Each line of the data below should be repeated exactly.

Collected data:
========================================

`src/design/ahb_matrix_defines.svh`:
```
// Bus matrix widths, master and slave counts, slave address map
`ifndef AHB_MATRIX_DEFINES_SVH
`define AHB_MATRIX_DEFINES_SVH

// Bus widths
`define AHB_ADDR_W 32
`define AHB_DATA_W 32

// Matrix size
`define AHB_MASTERS 3
`define AHB_SLAVES 2

//////////////////////////////////////////////////////////////////////
// Slave map
//////////////////////////////////////////////////////////////////////

// Base of each SRAM window
`define AHB_SLV0_BASE 32'h0000_0000
`define AHB_SLV1_BASE 32'h0001_0000

// SRAM depth in 32-bit words, window is 4x this in bytes
`define AHB_SLV_WORDS 256

`endif

```
`src/design/ahb_matrix_pkg.sv`:
```
// Vector typedefs, AHB transfer and response encodings, router state enum
`default_nettype none

`include "ahb_matrix_defines.svh"

package ahb_matrix_pkg;

  // Bus vectors
  typedef logic [`AHB_ADDR_W-1:0] haddr_t;
  typedef logic [`AHB_DATA_W-1:0] hdata_t;
  typedef logic [1:0]             htrans_t;
  typedef logic [2:0]             hsize_t;
  typedef logic [2:0]             hburst_t;
  typedef logic [3:0]             hprot_t;

  // Arbitration level, higher wins
  typedef logic [2:0] prio_t;

  // One bit per master / per slave
  typedef logic [`AHB_MASTERS-1:0]         mst_vec_t;
  typedef logic [`AHB_SLAVES-1:0]          slv_vec_t;
  typedef logic [$clog2(`AHB_MASTERS)-1:0] mst_idx_t;

  // HTRANS encodings
  localparam htrans_t HTRANS_IDLE   = 2'b00;
  localparam htrans_t HTRANS_BUSY   = 2'b01;
  localparam htrans_t HTRANS_NONSEQ = 2'b10;
  localparam htrans_t HTRANS_SEQ    = 2'b11;

  // HRESP encodings
  localparam logic HRESP_OKAY  = 1'b0;
  localparam logic HRESP_ERROR = 1'b1;

  // Response router states
  typedef enum logic [1:0] {
    RESP_IDLE,
    RESP_WAIT,
    RESP_ERR1,
    RESP_ERR2
  } resp_state_t;

endpackage

`default_nettype wire

```
`src/design/ahb_slave_port_arbiter.sv`:
```
// Per-slave priority and round-robin arbiter with address and write data multiplexer
`timescale 1ns/1ps
`default_nettype none

`include "ahb_matrix_defines.svh"

module ahb_slave_port_arbiter (
  input  wire                                              HCLK,
  input  wire                                              HRESETn,
  // Master side, one entry per master
  input  wire ahb_matrix_pkg::mst_vec_t                    mst_sel,
  input  wire ahb_matrix_pkg::prio_t   [`AHB_MASTERS-1:0]  mst_priority,
  input  wire ahb_matrix_pkg::haddr_t  [`AHB_MASTERS-1:0]  mst_haddr,
  input  wire ahb_matrix_pkg::hdata_t  [`AHB_MASTERS-1:0]  mst_hwdata,
  input  wire ahb_matrix_pkg::mst_vec_t                    mst_hwrite,
  input  wire ahb_matrix_pkg::hsize_t  [`AHB_MASTERS-1:0]  mst_hsize,
  input  wire ahb_matrix_pkg::hburst_t [`AHB_MASTERS-1:0]  mst_hburst,
  input  wire ahb_matrix_pkg::hprot_t  [`AHB_MASTERS-1:0]  mst_hprot,
  input  wire ahb_matrix_pkg::htrans_t [`AHB_MASTERS-1:0]  mst_htrans,
  input  wire ahb_matrix_pkg::mst_vec_t                    mst_hmastlock,
  input  wire ahb_matrix_pkg::mst_vec_t                    can_switch,
  // Slave side
  output logic                                             slv_hsel,
  output ahb_matrix_pkg::haddr_t                           slv_haddr,
  output ahb_matrix_pkg::hdata_t                           slv_hwdata,
  output logic                                             slv_hwrite,
  output ahb_matrix_pkg::hsize_t                           slv_hsize,
  output ahb_matrix_pkg::hburst_t                          slv_hburst,
  output ahb_matrix_pkg::hprot_t                           slv_hprot,
  output ahb_matrix_pkg::htrans_t                          slv_htrans,
  output logic                                             slv_hmastlock,
  input  wire                                              slv_hready,
  output ahb_matrix_pkg::mst_vec_t                         granted_master
);

  // One remembered grant per priority level
  localparam int LEVELS = 2 ** $bits(ahb_matrix_pkg::prio_t);

  ahb_matrix_pkg::prio_t    req_level;
  ahb_matrix_pkg::mst_vec_t level_masters;
  ahb_matrix_pkg::mst_vec_t pending_master;
  ahb_matrix_pkg::mst_vec_t last_grant [LEVELS];
  ahb_matrix_pkg::mst_idx_t grant_idx;
  ahb_matrix_pkg::mst_idx_t grant_idx_dly;
  logic                     switch_ok;

  //////////////////////////////////////////////////////////////////////
  // Helpers
  //////////////////////////////////////////////////////////////////////

  function automatic ahb_matrix_pkg::mst_idx_t to_idx(input ahb_matrix_pkg::mst_vec_t oh);
    to_idx = '0;
    for (int n = 0; n < `AHB_MASTERS; n++) begin
      if (oh[n]) to_idx = ahb_matrix_pkg::mst_idx_t'(n);
    end
  endfunction

  // Round-robin pick, starting after the level's last grant
  function automatic ahb_matrix_pkg::mst_vec_t next_master(
    input ahb_matrix_pkg::mst_vec_t pending,
    input ahb_matrix_pkg::mst_vec_t last,
    input ahb_matrix_pkg::mst_vec_t current
  );
    int cand;
    next_master = current;
    // Walk backwards so the nearest requester wins
    for (int n = `AHB_MASTERS; n >= 1; n--) begin
      cand = (int'(to_idx(last)) + n) % `AHB_MASTERS;
      if (pending[cand]) next_master = ahb_matrix_pkg::mst_vec_t'(1) << cand;
    end
  endfunction

  //////////////////////////////////////////////////////////////////////
  // Arbitration
  //////////////////////////////////////////////////////////////////////

  // Highest level among requesters, and who sits at it
  always_comb begin
    req_level = '0;
    for (int n = 0; n < `AHB_MASTERS; n++) begin
      if (mst_sel[n] && mst_priority[n] > req_level) req_level = mst_priority[n];
    end
    for (int n = 0; n < `AHB_MASTERS; n++) begin
      level_masters[n] = mst_sel[n] && (mst_priority[n] == req_level);
    end
  end

  assign pending_master = next_master(level_masters, last_grant[req_level], granted_master);

  // Locked owner holds the slave
  assign switch_ok = can_switch[grant_idx];

  always_ff @(posedge HCLK or negedge HRESETn) begin
    if (!HRESETn) begin
      granted_master <= ahb_matrix_pkg::mst_vec_t'(1);
      for (int l = 0; l < LEVELS; l++) last_grant[l] <= ahb_matrix_pkg::mst_vec_t'(1);
    end else if (slv_hready && switch_ok) begin
      granted_master        <= pending_master;
      last_grant[req_level] <= pending_master;
    end
  end

  // Address index follows the grant, write data index lags one phase
  always_ff @(posedge HCLK or negedge HRESETn) begin
    if (!HRESETn) begin
      grant_idx     <= '0;
      grant_idx_dly <= '0;
    end else if (slv_hready) begin
      grant_idx     <= to_idx(switch_ok ? pending_master : granted_master);
      grant_idx_dly <= grant_idx;
    end
  end

  //////////////////////////////////////////////////////////////////////
  // Slave-side multiplexer
  //////////////////////////////////////////////////////////////////////

  assign slv_hsel      = mst_sel[grant_idx];
  assign slv_haddr     = mst_haddr[grant_idx];
  assign slv_hwrite    = mst_hwrite[grant_idx];
  assign slv_hsize     = mst_hsize[grant_idx];
  assign slv_hburst    = mst_hburst[grant_idx];
  assign slv_hprot     = mst_hprot[grant_idx];
  assign slv_htrans    = mst_htrans[grant_idx];
  assign slv_hmastlock = mst_hmastlock[grant_idx];
  // Data phase belongs to the previously accepted master
  assign slv_hwdata    = mst_hwdata[grant_idx_dly];

endmodule

`default_nettype wire

```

========================================

▶ **RESULT**:
`src/design/ahb_matrix_defines.svh`:
```
// Bus matrix widths, master and slave counts, slave address map
`ifndef AHB_MATRIX_DEFINES_SVH
`define AHB_MATRIX_DEFINES_SVH

// Bus widths
`define AHB_ADDR_W 32
`define AHB_DATA_W 32

// Matrix size
`define AHB_MASTERS 3
`define AHB_SLAVES 2

//////////////////////////////////////////////////////////////////////
// Slave map
//////////////////////////////////////////////////////////////////////

// Base of each SRAM window
`define AHB_SLV0_BASE 32'h0000_0000
`define AHB_SLV1_BASE 32'h0001_0000

// SRAM depth in 32-bit words, window is 4x this in bytes
`define AHB_SLV_WORDS 256

`endif

```
`src/design/ahb_matrix_pkg.sv`:
```
// Vector typedefs, AHB transfer and response encodings, router state enum
`default_nettype none

`include "ahb_matrix_defines.svh"

package ahb_matrix_pkg;

  // Bus vectors
  typedef logic [`AHB_ADDR_W-1:0] haddr_t;
  typedef logic [`AHB_DATA_W-1:0] hdata_t;
  typedef logic [1:0]             htrans_t;
  typedef logic [2:0]             hsize_t;
  typedef logic [2:0]             hburst_t;
  typedef logic [3:0]             hprot_t;

  // Arbitration level, higher wins
  typedef logic [2:0] prio_t;

  // One bit per master / per slave
  typedef logic [`AHB_MASTERS-1:0]         mst_vec_t;
  typedef logic [`AHB_SLAVES-1:0]          slv_vec_t;
  typedef logic [$clog2(`AHB_MASTERS)-1:0] mst_idx_t;

  // HTRANS encodings
  localparam htrans_t HTRANS_IDLE   = 2'b00;
  localparam htrans_t HTRANS_BUSY   = 2'b01;
  localparam htrans_t HTRANS_NONSEQ = 2'b10;
  localparam htrans_t HTRANS_SEQ    = 2'b11;

  // HRESP encodings
  localparam logic HRESP_OKAY  = 1'b0;
  localparam logic HRESP_ERROR = 1'b1;

  // Response router states
  typedef enum logic [1:0] {
    RESP_IDLE,
    RESP_WAIT,
    RESP_ERR1,
    RESP_ERR2
  } resp_state_t;

endpackage

`default_nettype wire

```
`src/design/ahb_slave_port_arbiter.sv`:
```
// Per-slave priority and round-robin arbiter with address and write data multiplexer
`timescale 1ns/1ps
`default_nettype none

`include "ahb_matrix_defines.svh"

module ahb_slave_port_arbiter (
  input  wire                                              HCLK,
  input  wire                                              HRESETn,
  // Master side, one entry per master
  input  wire ahb_matrix_pkg::mst_vec_t                    mst_sel,
  input  wire ahb_matrix_pkg::prio_t   [`AHB_MASTERS-1:0]  mst_priority,
  input  wire ahb_matrix_pkg::haddr_t  [`AHB_MASTERS-1:0]  mst_haddr,
  input  wire ahb_matrix_pkg::hdata_t  [`AHB_MASTERS-1:0]  mst_hwdata,
  input  wire ahb_matrix_pkg::mst_vec_t                    mst_hwrite,
  input  wire ahb_matrix_pkg::hsize_t  [`AHB_MASTERS-1:0]  mst_hsize,
  input  wire ahb_matrix_pkg::hburst_t [`AHB_MASTERS-1:0]  mst_hburst,
  input  wire ahb_matrix_pkg::hprot_t  [`AHB_MASTERS-1:0]  mst_hprot,
  input  wire ahb_matrix_pkg::htrans_t [`AHB_MASTERS-1:0]  mst_htrans,
  input  wire ahb_matrix_pkg::mst_vec_t                    mst_hmastlock,
  input  wire ahb_matrix_pkg::mst_vec_t                    can_switch,
  // Slave side
  output logic                                             slv_hsel,
  output ahb_matrix_pkg::haddr_t                           slv_haddr,
  output ahb_matrix_pkg::hdata_t                           slv_hwdata,
  output logic                                             slv_hwrite,
  output ahb_matrix_pkg::hsize_t                           slv_hsize,
  output ahb_matrix_pkg::hburst_t                          slv_hburst,
  output ahb_matrix_pkg::hprot_t                           slv_hprot,
  output ahb_matrix_pkg::htrans_t                          slv_htrans,
  output logic                                             slv_hmastlock,
  input  wire                                              slv_hready,
  output ahb_matrix_pkg::mst_vec_t                         granted_master
);

  // One remembered grant per priority level
  localparam int LEVELS = 2 ** $bits(ahb_matrix_pkg::prio_t);

  ahb_matrix_pkg::prio_t    req_level;
  ahb_matrix_pkg::mst_vec_t level_masters;
  ahb_matrix_pkg::mst_vec_t pending_master;
  ahb_matrix_pkg::mst_vec_t last_grant [LEVELS];
  ahb_matrix_pkg::mst_idx_t grant_idx;
  ahb_matrix_pkg::mst_idx_t grant_idx_dly;
  logic                     switch_ok;

  //////////////////////////////////////////////////////////////////////
  // Helpers
  //////////////////////////////////////////////////////////////////////

  function automatic ahb_matrix_pkg::mst_idx_t to_idx(input ahb_matrix_pkg::mst_vec_t oh);
    to_idx = '0;
    for (int n = 0; n < `AHB_MASTERS; n++) begin
      if (oh[n]) to_idx = ahb_matrix_pkg::mst_idx_t'(n);
    end
  endfunction

  // Round-robin pick, starting after the level's last grant
  function automatic ahb_matrix_pkg::mst_vec_t next_master(
    input ahb_matrix_pkg::mst_vec_t pending,
    input ahb_matrix_pkg::mst_vec_t last,
    input ahb_matrix_pkg::mst_vec_t current
  );
    int cand;
    next_master = current;
    // Walk backwards so the nearest requester wins
    for (int n = `AHB_MASTERS; n >= 1; n--) begin
      cand = (int'(to_idx(last)) + n) % `AHB_MASTERS;
      if (pending[cand]) next_master = ahb_matrix_pkg::mst_vec_t'(1) << cand;
    end
  endfunction

  //////////////////////////////////////////////////////////////////////
  // Arbitration
  //////////////////////////////////////////////////////////////////////

  // Highest level among requesters, and who sits at it
  always_comb begin
    req_level = '0;
    for (int n = 0; n < `AHB_MASTERS; n++) begin
      if (mst_sel[n] && mst_priority[n] > req_level) req_level = mst_priority[n];
    end
    for (int n = 0; n < `AHB_MASTERS; n++) begin
      level_masters[n] = mst_sel[n] && (mst_priority[n] == req_level);
    end
  end

  assign pending_master = next_master(level_masters, last_grant[req_level], granted_master);

  // Locked owner holds the slave
  assign switch_ok = can_switch[grant_idx];

  always_ff @(posedge HCLK or negedge HRESETn) begin
    if (!HRESETn) begin
      granted_master <= ahb_matrix_pkg::mst_vec_t'(1);
      for (int l = 0; l < LEVELS; l++) last_grant[l] <= ahb_matrix_pkg::mst_vec_t'(1);
    end else if (slv_hready && switch_ok) begin
      granted_master        <= pending_master;
      last_grant[req_level] <= pending_master;
    end
  end

  // Address index follows the grant, write data index lags one phase
  always_ff @(posedge HCLK or negedge HRESETn) begin
    if (!HRESETn) begin
      grant_idx     <= '0;
      grant_idx_dly <= '0;
    end else if (slv_hready) begin
      grant_idx     <= to_idx(switch_ok ? pending_master : granted_master);
      grant_idx_dly <= grant_idx;
    end
  end

  //////////////////////////////////////////////////////////////////////
  // Slave-side multiplexer
  //////////////////////////////////////////////////////////////////////

  assign slv_hsel      = mst_sel[grant_idx];
  assign slv_haddr     = mst_haddr[grant_idx];
  assign slv_hwrite    = mst_hwrite[grant_idx];
  assign slv_hsize     = mst_hsize[grant_idx];
  assign slv_hburst    = mst_hburst[grant_idx];
  assign slv_hprot     = mst_hprot[grant_idx];
  assign slv_htrans    = mst_htrans[grant_idx];
  assign slv_hmastlock = mst_hmastlock[grant_idx];
  // Data phase belongs to the previously accepted master
  assign slv_hwdata    = mst_hwdata[grant_idx_dly];

endmodule

`default_nettype wire

```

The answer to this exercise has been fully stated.